The lawsuit, filed by lawyers for the League of United Latin American Citizens, seeks declaratory and injunctive relief against Texas elections officials because the organization claims the new law violates the 1st and 14th Amendments of the U.S. Constitution and will “have a severe and disproportionate impact on Hispanics, blacks, and other communities of color.”
The new law further tightens state election laws and constrains local control of elections by limiting counties’ ability to expand voting options. Abbott’s signature ended months of legislative clashes and standoffs during which Democrats — propelled by concerns that the legislation raises new barriers for marginalized voters — forced Republicans into two extra legislative sessions.
SB 1 is set to take effect three months after the special legislative session, in time for the 2022 primary elections. But the law faces a flurry of legal challenges that generally argue it will disproportionately harm voters of color and voters with disabilities, which LULAC condemns.
“LULAC strongly opposes this attack on our voting rights and freedoms because they have one and only one purpose; to dilute our voice at the ballot box and continue to stop electoral change in Texas,” said says Domingo Garcia, LULAC national president. “Texas voters deserve fair, open, and transparent elections, not a process rigged to deny our communities whose numbers are growing, the right to vote.”
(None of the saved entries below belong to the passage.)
From an optimization exercise on the open Yosys and OpenROAD flow, aimed at small area; shortcuts taken in it are not production practice.
The RTL was checked by simulation tests, not by an equivalence proof against the original design.
The clock cells of runs 3 to 5 come from the design's own scripts or RTL, not from TritonCTS.
No driver is modelled on the clock port, so clock power and skew are understated where the tree is cut down; a real chip needs a root buffer or a tree.
Power and IR drop assume default switching activity.

==> design/flow/design.v <==
module spi_master(
  input clk, rst,
  input start,
  input cpol, cpha,
  input [7:0] data_in,
  output [7:0] data_out,
  output sck,
  output [1:0] mode,
  output ss,
  output reg mosi,
  input miso
);
  reg buf_start;
  always @(posedge clk) buf_start <= start;
  reg [3:0] c;
  reg sck_base;
  wire ck_clr = rst | ~buf_start;
  wire c01 = c[0] & c[1];
  always @(posedge clk) begin
    if (ck_clr) begin
      c <= 4'd0;
      sck_base <= cpol;
    end else
      c <= {c01 & c[2], c[2] ^ c01, c[1] ^ c[0], ~c[0]};
  end
  wire spi_lead  = c[2] & ~c[1] & ~c[0];
  wire spi_trail = c[3];
  assign sck  = sck_base ^ c[2];
  assign mode = {cpol, cpha};
  reg [3:0] t;
  reg [7:0] temp_din;
  wire tx_ev   = cpha ? spi_lead : spi_trail;
  wire t_hold  = ~t[3] & t[2];
  wire t_idle  = ~t[3] & ~t[2] & ~t[1];
  wire t_stop  = ~t[3] & ~t[2] & t[1];
  wire tx_shift = t[3] ? tx_ev : (t_hold & spi_lead);
  wire t_last  = t[3] & ~t[2] & ~t[1] & ~t[0];
  reg [3:0] t_n;
  always @* begin
    if (t_idle)
      t_n = buf_start ? {cpha, 3'b111} : 4'b0000;
    else if (t_stop)
      t_n = 4'b0001;
    else if (tx_shift)
      t_n = t_last ? 4'b0010 : {1'b1, t[2] ^ ~(t[1] | t[0]), t[1] ^ ~t[0], ~t[0]};
    else
      t_n = t;
  end
  always @(posedge clk) begin
    if (rst) begin
      t <= 4'b0000;
      mosi <= 1'b0;
    end else begin
      t <= t_n;
      if (tx_shift) mosi <= temp_din[t[2:0]];
    end
    if (t_idle) temp_din <= data_in;
  end
  assign ss = ~(t[3] | t[2] | t[1] | t[0]);
  reg [3:0] r;
  reg [7:0] temp_dout;
  wire rx_ev  = cpha ? spi_trail : spi_lead;
  wire r_samp = r[3];
  wire r_idle = ~r[3] & r[0];
  wire rx_we  = r_samp & rx_ev;
  wire rx_clr = rst | r_idle;
  always @(posedge clk) begin
    if (rst)
      r <= 4'b0001;
    else if (r_samp)
      r <= {r[3] ^ (rx_ev & r[2] & r[1] & r[0]), r[2] ^ (rx_ev & r[1] & r[0]), r[1] ^ (rx_ev & r[0]), r[0] ^ rx_ev};
    else
      r <= (r_idle & buf_start) ? 4'b1000 : 4'b0001;
  end
  genvar i;
  generate for (i = 0; i < 8; i = i + 1) begin : g_rx
    wire we = rx_we & (r[2:0] == 3'd7 - i);
    always @(posedge clk)
      if (rx_clr | we) temp_dout[i] <= miso & ~rx_clr;
  end endgenerate
  assign data_out = temp_dout;
endmodule
==> design/flow/flow/run.sh <==
#!/bin/bash
# The standard layout with three changes:
#  - after the standard synthesis, the combinational logic is mapped again by
#    ABC for area (flow/reopt.sh); the registers stay as synthesis made them;
#  - the port buffers are the smallest buffer cell;
#  - the clock tree uses small clock buffers and no dummy loads.
# Each tool's output goes to a log file of its own in this folder.
set -euo pipefail
cd "$(dirname "$0")/.."
export BUFFER_PORTS_ARGS="-buffer_cell sky130_fd_sc_hd__buf_1"
export CTS_ARGS="-sink_clustering_enable -repair_clock_nets -dont_use_dummy_load -buf_list sky130_fd_sc_hd__clkbuf_4"
R=orfs/results/$FLOW_PLATFORM/spi_master/base
bash standard.sh synth > synth.log 2>&1
cp $R/1_2_yosys.v $R/1_2_yosys_standard.v
bash flow/reopt.sh $R/1_2_yosys_standard.v $R/1_2_yosys.v flow/area.abc > reopt.log 2>&1
rm -f $R/1_synth.odb $R/1_synth.sdc
bash standard.sh > layout.log 2>&1
==> design/flow/flow/area.abc <==
strash; dch -f; amap; strash; dch -f; amap; topo
==> design/flow/flow/reopt.sh <==
#!/bin/bash
# reopt.sh IN.v OUT.v ABC_SCRIPT
# Re-maps the combinational logic of the standard synthesis netlist IN.v for
# area. Every register instance of IN.v is kept as it is (name, cell type and
# connections): the register cells are read as black boxes, the other cells are
# read as their liberty functions, flattened, and mapped again by ABC.
set -euo pipefail
LIB=$FLOW_HOME/platforms/sky130hd/lib/sky130_fd_sc_hd__tt_025C_1v80.lib
in=$1; out=$2; scr=$3
seqs=$(grep -o "sky130_fd_sc_hd__[a-z0-9_]*" "$in" | sort -u | grep -E "__(s?e?df|dl|conb)" | tr "\n" " " || true)
yosys -p "read_liberty -ignore_miss_func -ignore_miss_dir $LIB; read_verilog $in; hierarchy -top spi_master; blackbox $seqs; flatten; opt_clean; opt -purge; abc -liberty $LIB -dont_use *probe* -dont_use *lpflow* -script $scr; setundef -zero; splitnets; opt_clean -purge; hilomap -singleton -hicell sky130_fd_sc_hd__conb_1 HI -locell sky130_fd_sc_hd__conb_1 LO; insbuf -buf sky130_fd_sc_hd__buf_1 A X; opt_clean -purge; stat -liberty $LIB; write_verilog -noattr -noexpr -nohex -nodec $out"
==> design/flow/standard.sh <==
#!/bin/bash
# synth_recipe.tcl (not shown) runs the flow's synth.tcl, then flattens the netlist and writes it again
# the make line also repeats each setting of config.mk as NAME=value (left out here)
make -C /OpenROAD-flow-scripts/flow DESIGN_CONFIG=/design/flow/config.mk WORK_HOME=/design/flow/orfs CLKGATE_MAP_FILE= SYNTH_SCRIPT=/design/flow/synth_recipe.tcl "${@:-finish}"
==> design/flow/config.mk <==
export PLATFORM = sky130hd
export DESIGN_NAME = spi_master
export DESIGN_NICKNAME = spi_master
export VERILOG_FILES = /design/flow/design.v
export SDC_FILE = /design/flow/constraint.sdc
export NUM_CORES = 4
export LEC_CHECK = 0
export CAP_MARGIN = 20
export CORE_MARGIN = 2
export CORE_UTILIZATION = 30
export SLEW_MARGIN = 20
==> design/flow/constraint.sdc <==
create_clock -name core_clock -period 10.0 [get_ports {clk}]
set_input_delay 2.0000 -clock core_clock [delete_from_list [all_inputs] [get_ports {clk}]]
set_output_delay 2.0000 -clock core_clock [all_outputs]
set_load 0.01 [all_outputs]
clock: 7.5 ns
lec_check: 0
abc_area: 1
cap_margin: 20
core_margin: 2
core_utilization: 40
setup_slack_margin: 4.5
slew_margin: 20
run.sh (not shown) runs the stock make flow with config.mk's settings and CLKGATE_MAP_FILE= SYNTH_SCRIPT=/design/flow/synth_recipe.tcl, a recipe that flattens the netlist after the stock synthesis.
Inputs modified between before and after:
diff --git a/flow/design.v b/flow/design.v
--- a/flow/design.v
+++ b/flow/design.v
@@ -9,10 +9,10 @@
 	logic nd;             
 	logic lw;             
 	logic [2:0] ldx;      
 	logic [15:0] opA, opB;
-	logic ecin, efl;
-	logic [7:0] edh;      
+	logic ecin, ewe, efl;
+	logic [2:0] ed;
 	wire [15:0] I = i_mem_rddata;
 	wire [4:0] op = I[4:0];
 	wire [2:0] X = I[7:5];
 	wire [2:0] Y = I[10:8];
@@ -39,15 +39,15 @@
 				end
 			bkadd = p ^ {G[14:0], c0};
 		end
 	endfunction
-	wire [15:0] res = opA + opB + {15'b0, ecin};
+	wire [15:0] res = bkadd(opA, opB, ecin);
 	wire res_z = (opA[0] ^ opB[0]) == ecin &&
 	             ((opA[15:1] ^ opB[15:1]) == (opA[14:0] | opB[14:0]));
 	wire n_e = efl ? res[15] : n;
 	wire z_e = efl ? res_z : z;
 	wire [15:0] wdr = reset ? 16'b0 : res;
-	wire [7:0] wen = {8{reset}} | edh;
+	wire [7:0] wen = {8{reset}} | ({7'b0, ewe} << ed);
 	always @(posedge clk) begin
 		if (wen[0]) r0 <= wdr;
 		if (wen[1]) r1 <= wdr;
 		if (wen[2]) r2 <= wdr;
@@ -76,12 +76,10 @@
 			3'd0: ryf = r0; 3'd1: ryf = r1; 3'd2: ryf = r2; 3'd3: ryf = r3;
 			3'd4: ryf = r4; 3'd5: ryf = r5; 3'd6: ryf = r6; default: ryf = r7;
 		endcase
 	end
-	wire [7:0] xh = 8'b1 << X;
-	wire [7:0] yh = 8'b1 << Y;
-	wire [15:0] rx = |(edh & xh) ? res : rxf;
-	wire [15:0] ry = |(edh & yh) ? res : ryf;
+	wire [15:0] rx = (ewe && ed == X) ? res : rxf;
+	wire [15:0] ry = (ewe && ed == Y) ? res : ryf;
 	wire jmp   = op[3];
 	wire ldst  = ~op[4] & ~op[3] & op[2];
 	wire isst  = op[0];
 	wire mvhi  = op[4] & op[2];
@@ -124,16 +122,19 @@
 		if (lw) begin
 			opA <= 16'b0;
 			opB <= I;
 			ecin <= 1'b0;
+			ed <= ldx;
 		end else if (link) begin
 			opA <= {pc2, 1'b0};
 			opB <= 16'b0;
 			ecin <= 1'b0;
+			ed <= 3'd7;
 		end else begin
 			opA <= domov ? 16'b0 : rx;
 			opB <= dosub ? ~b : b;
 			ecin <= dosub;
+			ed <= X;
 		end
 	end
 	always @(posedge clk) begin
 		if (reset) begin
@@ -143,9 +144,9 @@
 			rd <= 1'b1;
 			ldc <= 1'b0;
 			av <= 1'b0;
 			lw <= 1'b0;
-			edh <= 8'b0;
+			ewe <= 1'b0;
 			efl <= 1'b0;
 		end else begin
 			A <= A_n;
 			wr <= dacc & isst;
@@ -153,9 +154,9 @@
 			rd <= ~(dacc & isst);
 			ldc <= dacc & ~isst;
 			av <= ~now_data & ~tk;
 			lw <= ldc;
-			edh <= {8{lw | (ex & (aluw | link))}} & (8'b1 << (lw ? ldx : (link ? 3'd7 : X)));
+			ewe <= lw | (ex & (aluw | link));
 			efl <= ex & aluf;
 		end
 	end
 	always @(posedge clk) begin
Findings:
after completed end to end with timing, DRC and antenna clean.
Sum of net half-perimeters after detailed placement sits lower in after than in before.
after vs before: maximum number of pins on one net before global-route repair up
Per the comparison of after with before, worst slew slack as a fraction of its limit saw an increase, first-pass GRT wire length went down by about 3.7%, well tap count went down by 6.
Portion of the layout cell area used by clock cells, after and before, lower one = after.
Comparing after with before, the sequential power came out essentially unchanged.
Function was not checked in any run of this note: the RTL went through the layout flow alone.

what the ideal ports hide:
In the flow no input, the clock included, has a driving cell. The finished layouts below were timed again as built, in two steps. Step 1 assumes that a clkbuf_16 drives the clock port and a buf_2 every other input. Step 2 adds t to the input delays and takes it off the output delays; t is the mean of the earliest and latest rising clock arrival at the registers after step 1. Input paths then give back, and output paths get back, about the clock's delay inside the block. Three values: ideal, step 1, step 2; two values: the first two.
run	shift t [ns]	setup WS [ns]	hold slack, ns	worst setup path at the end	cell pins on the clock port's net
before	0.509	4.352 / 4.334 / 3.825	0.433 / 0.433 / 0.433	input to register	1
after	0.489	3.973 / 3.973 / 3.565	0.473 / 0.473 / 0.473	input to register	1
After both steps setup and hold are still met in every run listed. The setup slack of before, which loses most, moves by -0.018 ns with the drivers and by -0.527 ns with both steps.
While SB 1 makes some changes that could expand access, namely increasing early voting hours in smaller, mostly Republican counties, the new law otherwise restricts how and when voters cast ballots. It specifically targets voting initiatives used by diverse, Democratic Harris County, the state’s most populous, by banning overnight early voting hours and drive-thru voting — both of which proved popular among voters of color last year.
The new law will also ratchet up voting-by-mail rules in a state where the option is already significantly limited, give partisan poll watchers increased autonomy inside polling places by granting them free movement and set new rules — and criminal penalties — for voter assistance. It also makes it a state jail felony for local election officials to proactively distribute applications for mail-in ballots, even if they are providing them to voters who automatically qualify to vote by mail or groups helping get out of the vote.
Editor’s Note: The Texas Tribune contributed to this story.